Miskatonic University Press

Notifying the Internet Archive when a new post is published

code4lib indieweb jekyll

I saw a mention of the IndieWeb idea of notifying the Internet Archive when a new page is posted.

Trigger an Archive

You can tell archive.org to crawl and archive a specific URL immediately.

$ curl -I -H "Accept: application/json" http://web.archive.org/save/{url to archive} | grep Content-Location

and you'll get a response like:

Content-Location: /web/20160715203015/http://indieweb.org

The response includes the path to the archived page on web.archive.org. Append this path to http://web.archive.org to build the final URL for the archived page.
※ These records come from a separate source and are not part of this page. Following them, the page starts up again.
### config.mk
export PLATFORM = sky130hd
export DESIGN_NAME = sstn_fifo
export DESIGN_NICKNAME = d
export VERILOG_FILES = /design/src/hdl/segmented_spring_damper_tension_assert.svh /design/src/hdl/sstn_fifo.sv
export SDC_FILE = /design/constraint.sdc
export NUM_CORES = 1
export LEC_CHECK = 0
export ABC_AREA = 1
export BUFFER_PORTS_ARGS = -buffer_cell sky130_fd_sc_hd__buf_4
export CORE_UTILIZATION = 44
export CTS_CLUSTER_SIZE = 14
export DETAILED_ROUTE_END_ITERATION = 8
export PLACE_DENSITY = 0.71
export SYNTH_ARGS = -nofsm -noshare
export SYNTH_HDL_FRONTEND = slang
export SYNTH_SLANG_ARGS = --single-unit
### constraint.sdc
create_clock -name clk -period 1 [get_ports clk]
set_input_delay 0.15 -clock clk [delete_from_list [all_inputs] [get_ports clk]]
set_output_delay 0.15 -clock clk [all_outputs]
set_load 0.01 [all_outputs]
**config.mk**
```make
export PLATFORM = sky130hd
export DESIGN_NAME = sstn_front
export DESIGN_NICKNAME = d
export VERILOG_FILES = /design/src/hdl/segmented_spring_damper_tension_assert.svh /design/src/hdl/sstn_pkg.sv /design/src/hdl/sstn_front.sv
export SDC_FILE = /design/constraint.sdc
export NUM_CORES = 1
export LEC_CHECK = 0
export BUFFER_PORTS_ARGS = -buffer_cell sky130_fd_sc_hd__buf_2
export CAP_MARGIN = 25
export CELL_PAD_IN_SITES_DETAIL_PLACEMENT = 0
export CELL_PAD_IN_SITES_GLOBAL_PLACEMENT = 1
export CORE_UTILIZATION = 45
export CTS_CLUSTER_SIZE = 28
export DETAILED_ROUTE_END_ITERATION = 6
export GPL_TIMING_DRIVEN = 1
export PLACE_DENSITY = 0.91
export SLEW_MARGIN = 30
export SYNTH_ARGS = -nofsm -noshare
export SYNTH_HDL_FRONTEND = slang
export SYNTH_SLANG_ARGS = --single-unit
```
**constraint.sdc**
```tcl
create_clock -name clk -period 8.32 [get_ports clk]
set_input_delay 1.248 -clock clk [delete_from_list [all_inputs] [get_ports clk]]
set_output_delay 1.248 -clock clk [all_outputs]
set_load 0.05 [all_outputs]
```
**src/hdl/segmented_spring_damper_tension_assert.svh**
```systemverilog
// ----------------------------------------------------------------------------
// Spring tension assertion macros
// Concurrent check macros shared by the spring tension block; empty when
// synthesised.
// ----------------------------------------------------------------------------
`ifndef SEGMENTED_SPRING_DAMPER_TENSION_ASSERT_SVH
`define SEGMENTED_SPRING_DAMPER_TENSION_ASSERT_SVH
`ifndef SYNTHESIS
// Same-cycle implication, sampled on clk, idle while rst is high
`define SSTN_ASSERT_IMPLIES(label, ante, cons) \
  label: assert property (@(posedge clk) disable iff (rst) (ante) |-> (cons)) \
    else $error("spring tension check failed");
// Next-cycle implication, sampled on clk, idle while rst is high
`define SSTN_ASSERT_NEXT(label, ante, cons) \
  label: assert property (@(posedge clk) disable iff (rst) (ante) |=> (cons)) \
    else $error("spring tension check failed");
`else
`define SSTN_ASSERT_IMPLIES(label, ante, cons)
`define SSTN_ASSERT_NEXT(label, ante, cons)
`endif
`endif

```
**src/hdl/sstn_pkg.sv**
```systemverilog
// ----------------------------------------------------------------------------
// Spring tension package
// Shared types and codes of the segmented spring tension block.
// ----------------------------------------------------------------------------
package sstn_pkg;

  localparam int CFG_INDEX_W = 4;

  localparam logic [CFG_INDEX_W-1:0] REG_NATURAL_LENGTH    = 4'd0;
  localparam logic [CFG_INDEX_W-1:0] REG_STIFFNESS         = 4'd1;
  localparam logic [CFG_INDEX_W-1:0] REG_DAMPING           = 4'd2;
  localparam logic [CFG_INDEX_W-1:0] REG_INVERSE_TIME_STEP = 4'd3;
  localparam logic [CFG_INDEX_W-1:0] REG_MAX_TENSION       = 4'd4;
  localparam logic [CFG_INDEX_W-1:0] REG_FORCE_MODE        = 4'd5;
  localparam logic [CFG_INDEX_W-1:0] REG_DISTANCE_SCALE    = 4'd6;
  localparam logic [CFG_INDEX_W-1:0] REG_SPRING_ENABLE     = 4'd7;

  localparam logic [1:0] MODE_COMPRESSION = 2'd1;
  localparam logic [1:0] MODE_EXTENSION   = 2'd2;

  localparam int CHUNK = 8;

  // Classification of a queued point
  typedef struct packed {
    logic seg;   // closes a segment with the previous point
    logic last;  // final point of the tick
  } kind_t;

  typedef struct packed {
    logic busy;
    logic pop;
  } back_status_t;

  typedef enum logic [2:0] {
    OP_SQ, OP_LEN, OP_VEL, OP_ACC, OP_D2, OP_EN, OP_ELA, OP_VIS
  } mul_op_t;

  typedef enum logic [5:0] {
    ST_IDLE  = 6'b000001,
    ST_ISSUE = 6'b000010,
    ST_WAIT  = 6'b000100,
    ST_ROOT  = 6'b001000,
    ST_DIV   = 6'b010000,
    ST_OUT   = 6'b100000
  } back_state_t;

endpackage

```
**src/hdl/sstn_front.sv**
```systemverilog
// ----------------------------------------------------------------------------
// Spring tension front
// Accept points, form per-axis distance magnitudes and classify each point.
// ----------------------------------------------------------------------------
module sstn_front #(
  parameter int WORD_WIDTH = 32
) (
  input  logic                  clk,
  input  logic                  rst,
  input  logic                  in_valid,
  output logic                  in_stall,
  input  logic [WORD_WIDTH-1:0] point_x,
  input  logic [WORD_WIDTH-1:0] point_y,
  input  logic [WORD_WIDTH-1:0] point_z,
  input  logic                  last_point,
  input  logic                  q_full,
  output logic                  push,
  output logic [WORD_WIDTH-1:0] dist_x,
  output logic [WORD_WIDTH-1:0] dist_y,
  output logic [WORD_WIDTH-1:0] dist_z,
  output sstn_pkg::kind_t       kind
);

  localparam int W = WORD_WIDTH;

  logic [W-1:0] prev_x, prev_y, prev_z;
  logic [1:0]   seen;
  logic         accept;

  function automatic logic [W-1:0] dist_mag(input logic [W-1:0] a, input logic [W-1:0] b);
    logic [W:0] d;
    d = {a[W-1], a} - {b[W-1], b};
    if (d[W]) begin
      d = ~d + (W+1)'(1);
    end
    return d[W-1:0];
  endfunction

  assign in_stall  = q_full;
  assign accept    = in_valid && !q_full;
  assign kind.seg  = (seen != 2'd0);
  assign kind.last = last_point;
  assign dist_x    = dist_mag(point_x, prev_x);
  assign dist_y    = dist_mag(point_y, prev_y);
  assign dist_z    = dist_mag(point_z, prev_z);
  // drop points that neither close a segment nor end the tick
  assign push      = accept && (kind.seg || kind.last);

  always_ff @(posedge clk) begin
    if (rst) begin
      prev_x <= '0;
      prev_y <= '0;
      prev_z <= '0;
      seen   <= 2'd0;
    end else if (accept) begin
      prev_x <= point_x;
      prev_y <= point_y;
      prev_z <= point_z;
      if (last_point) begin
        seen <= 2'd0;
      end else if (seen != 2'd2) begin
        seen <= seen + 2'd1;
      end
    end
  end

endmodule

```
# Word level (Yosys, flattened, before mapping)
# Cells that the tools add are included.
totals:
  reg_bits: 98
  inputBits: 101
  output_inout_bits: 100
classes:
  n_addsub: 7
  eq_ne: 1
  n_mux: 5
  bitwise: 3
  n_reduce_logical: 7
op_table:
  columns: ["op", "count"]
  rows:
  - ["$sub 32x32->33", 3]
  - ["$add 32x1->32 const B", 3]
  - ["$mux 32", 3]
  - ["$not 32->32", 3]
  - ["$mux 2", 2]
  - ["$reduce_bool 2->1", 2]
  - ["$add 2x1->2 const B", 1]
  - ["$logic_and 1x1->1", 2]
  - ["$ne 2x2->1 const B", 1]
  - ["$reduce_and 2->1", 1]
  - ["$logic_not 1->1", 1]
  - ["$logic_or 1x1->1", 1]

# Depth between registers and ports, before layout
logic_depth:
  ltp_word: 4
  depth_mapped: 15
  mapped_depth_nobuf: 14

# Least setup slack after synthesis
# Ideal clock, no wire load.
synth_timing:
  kind: "input -> output"
  start: "input point_z[0]"
  end: "output dist_z[31]"
  arrival_ns: 5.045
  slack_ns: 2.027
  cell_stages: 14
  n_path_buf: 0
  path_cell_list: "inv_1 -> ha_1 -> inv_1 -> fa_1 -> a21o_1 -> a221o_2 -> nand4_4 -> a21oi_2 -> or3_1 -> a221oi_2 -> or3b_4 -> nor4b_4 -> o221ai_1 -> nor4_2"
synth_between:
  elab_chain_len: 4
synth_rtl:
  columns: ["element", "line", "rtl"]
  rows:
  - ["start, declared", "sstn_front.sv:14", "input logic [WORD_WIDTH-1:0] point_z,"]
  - ["$sub 32x32->33 (*)", "sstn_front.sv:32", "d = {a[W-1], a} - {b[W-1], b};"]
  - ["$not 32->32", "sstn_front.sv:34", "d = ~d + (W+1)'(1);"]
  - ["$add 32x1->32", "sstn_front.sv:34", null]
  - ["$mux 32 (*)", "sstn_front.sv:33", "if (d[W]) begin"]
  - ["end, declared", "sstn_front.sv:20", "output logic [WORD_WIDTH-1:0] dist_z,"]
# Every way passes the cells marked *; elsewhere a longest branch is shown, timed or not.

# Final worst setup path
# Ends and elaborated chain as after synthesis.

==> results.cfg <==
[placement]
post-place-ws_ns = 1.85
io_buffers = 200
hpwlAfterDp_mm = 25.3
dp.cells = 2171
gp_congestion = 0.892

[routing]
vias_per_cell = 5.59
drt_pass1_iterations = 5
drc = 0
routedWlPerCell_um = 14.6
first_iter_violations = 673
ant_nets = 0
drt-total-wl_mm = 31.9
via_count = 12200

[setup_path]
crit_required_ns = 7.07
worstPathCellList = buf_2, inv_1, ha_1, inv_1, fa_1, a21o_1, a21oi_1, xor2_1, o21ai_0, a2111oi_0, and3_1, nand4b_1, nor4b_4, o221ai_1, nor4_2, buf_2
crit_buf_inv = 4
rr_worst_depth = 5
endpoint = dist_z[31]
crit_family = compound AO/OA/AOI/OAI gates
crit_path_start_kind = input port
crit_fanout = 5
crit_path_end_kind = primary output
crit_cells = 16
critical-path-max-stage-delay_ns = 0.80
worst_ep_arrival_time_ns = 5.26
worstSetupPathType = input port to primary output
critPathLaunch = point_z[0]
crit_path_top_delay_cell = a2111oi_0
r2r-start = seen[0]$_SDFFE_PP0P_
regToRegSetupSlack_ns = 7.15
regToRegEndpoint = seen[1]$_SDFFE_PP0P_

[timing]
hold_viol_final = 0
period_needed_ns = 6.51
setup-tns-final_ns = 0
tightest_slew_ns = 0.854
grt_setup_unrepaired = no
finalSetupViolCount = 0
final_max_slew_viol_count = 0
period_share_pct = 78.3
max_slew_margin_pct = 41.6
final.setup.worst_slack_ns = 1.81
fmax_ghz = 0.154
finClkSkew_ns = 0.00000921

[yosys]
synth.area.top_cells = dfxtp_1, ha_1, nand2_1
synth-warning-count = 0
yosysSeqAreaShare_pct = 16.4
syn_nets = 1915
synth.most_common_cell = nand2_1
synth_common_cells = nand2_1, a21oi_1, inv_1
synth_edf_count = 0
ys.flop_type = dfxtp_1
synth_top_area_cell = dfxtp_1
synthCells = 1710
netlist_area_um2 = 11900
synth.avg_cell_area_um2 = 6.97
synth_cell_type_count = 101
synth_seq_cells = 98
yosysTopAreaCellShare_pct = 16.4
synthArstFlopShare_pct = 0

[die]
coreArea_um2 = 26100
row_count = 59
io_pins = 201
dieHeight_um = 165
initial_utilization_pct = 45.8
die_width_um = 165
dieArea_um2 = 27200

[finish]
fill_cells = 2733
layout.cells.non_filler = 2189
area_growth_pct = 12.2
multiInputGateArea_um2 = 9150
nets = 2052
final-seq-area_um2 = 1960
drive_gt1_share_pct = 15.2
utilization_pct = 51.4

[cts]
post_cts_resized = 0
htreeDepth = 3
insertion_delay_ns = 0.36
root_buffer = clkbuf_16
clockBufferDepth = 2
cts.sinks = 98
tritoncts = built
hold_buffers = 0
post_cts_buffers = 0
clk_pin_slew_ns = 0.06
numCtsBuffers = 9

[power_and_ir_drop]
p_leak_nw = 5.32
power_density_nw_per_um2 = 186
switchingPower_w = 0.00131
cellInternalPower_w = 0.00118
ir_drop_mv = 0.166
sequentialPowerShare_pct = 20.1
swShare_pct = 52.7
p_clk_share_pct = 17.9
power_frac_comb_pct = 62.0

[global_route]
antenna_found_initial = 5
grt_overflow = 0
grt_pass1_vias = 11100
grt_pass1_wl_mm = 52.2
grt_max_degree = 97
grt_util_all_layers_pct = 23.2

[outcome]
outcome = finished, final reports clean

[flow_run]
maxCapViolCount = 0

[hold_path]
hold_class = register to register
stage by stage:
stage / power, W / instance area [um^2] / hold WS (ns)
finish: 0.00248 / 13400 / 0.454
floorplan: 0.00173 / 11900 / 0.436
detailed placement: 0.00205 / 13100 / 0.446
global route: 0.00264 / 13400 / 0.472
CTS: 0.00251 / 13400 / 0.456
global placement: 0.00203 / 13100 / 0.442
cells in the final DEF, fill, tap and decap left out, types with 14 or more instances in the layout:
master    count
inv_1       133
or3_1        20
dfxtp_1      98
a21o_1       34
o21ai_0      72
ha_1        101
nor2_1       97
nor3_1       32
and2_1       15
nand4_1      22
and3_1       17
xnor2_1      95
nand3_1      34
nand2_1     299
buf_2       199
xor2_1       52
a21oi_1     206
a211oi_1     14
a31oi_1      22
state kept, by name, indices dropped and copies added (netlist names):
register and flops:
prev_z 32, seen 2, prev_y 32, prev_x 32
worst reg2reg max path: stages, from the launching register on:
cell     delay (ns)
dfxtp_1        0.31
inv_1          0.07
ha_1           0.22
a21o_1         0.17
a22oi_1        0.21
nor2_1         0.06
how the worst min path moves through the flow:
| stage | end | start | slack, ns | depth (start not counted) |
|---|---|---|---|---|
| global route | prev_y[8]$_SDFFE_PP0P_ | prev_y[8]$_SDFFE_PP0P_ | 0.47 | 2 |
| floorplan | prev_x[10]$_SDFFE_PP0P_ | prev_x[10]$_SDFFE_PP0P_ | 0.44 | 2 |
| detailed placement | prev_x[7]$_SDFFE_PP0P_ | prev_x[7]$_SDFFE_PP0P_ | 0.45 | 2 |
| CTS | prev_x[7]$_SDFFE_PP0P_ | prev_x[7]$_SDFFE_PP0P_ | 0.46 | 2 |
| finish | prev_y[8]$_SDFFE_PP0P_ | prev_y[8]$_SDFFE_PP0P_ | 0.45 | 2 |
| global placement | prev_y[12]$_SDFFE_PP0P_ | prev_y[12]$_SDFFE_PP0P_ | 0.44 | 2 |
kinds of logic (layout without fill, tap and decap cells):
logic type / count (synthesis) / after routing / share of synthesized area (%)
flip-flops: 98 / 98 / 16.4
adder cells (fa/ha/maj): 104 / 104 / 11.1
AO/OA/AOI/OAI: 519 / 519 / 28.3
other: 0 / 2 / 0
XOR/XNOR: 147 / 147 / 10.8
AND/OR/NAND/NOR: 624 / 624 / 25.8
buffers and inverters: 212 / 354 / 7.04
multiplexers: 6 / 6 / 0.514
layout make-up:
class / instances / area share (%)
Timing Repair Buffer: 204 / 7.75
Sequential cell: 98 / 14.7
Inverter: 134 / 3.76
Clock inverter: 6 / 0.533
Tap cell: 335 / 3.13
Multi-Input combinational cell: 1400 / 68.3
Clock buffer: 10 / 1.79
Antenna cell: 2 / 0.0374
routing by layer:
metal  track usage (%)  vias up  routed length (um)
li1                  -     6332                   -
met1              31.1     5619               15500
met2              38.8      248               14600
met3              3.94       33                1460
met4              4.34        6                 359
met5                 0        -                  36
power by group through the flow:
stage,Combinational (W),Clock (W),Sequential (W)
global placement,0.00152,0,0.000510
finish,0.00154,0.000445,0.000500
detailed placement,0.00153,0,0.000511
floorplan,0.00122,0,0.000509
CTS,0.00154,0.000466,0.000500
global route,0.00166,0.000477,0.000503
(Power assumes the default switching activity.)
I use Jekyll for this site, and I manage building and publishing with a Makefile. I added this trigger to it, and now the publish part looks like:

publish:
        rsync --archive --compress --itemize-changes /var/www/miskatonic/production/ myhostingsite:public_html/miskatonic.org/
        curl --head --silent --header "Accept: application/json" http://web.archive.org/save/www.miskatonic.org/ | grep Content-Location
        notify-send "Web site is now live"

Now, this just tells the Internet Archive to get my site’s home page. It doesn’t specify which pages have been added and/or updated. That would require keeping track of all the site’s content and checking for differences every time I publish, which is certainly possible, but would require making a new plugin. Adding one line to the Makefile is far easier and gets 95% of the work done.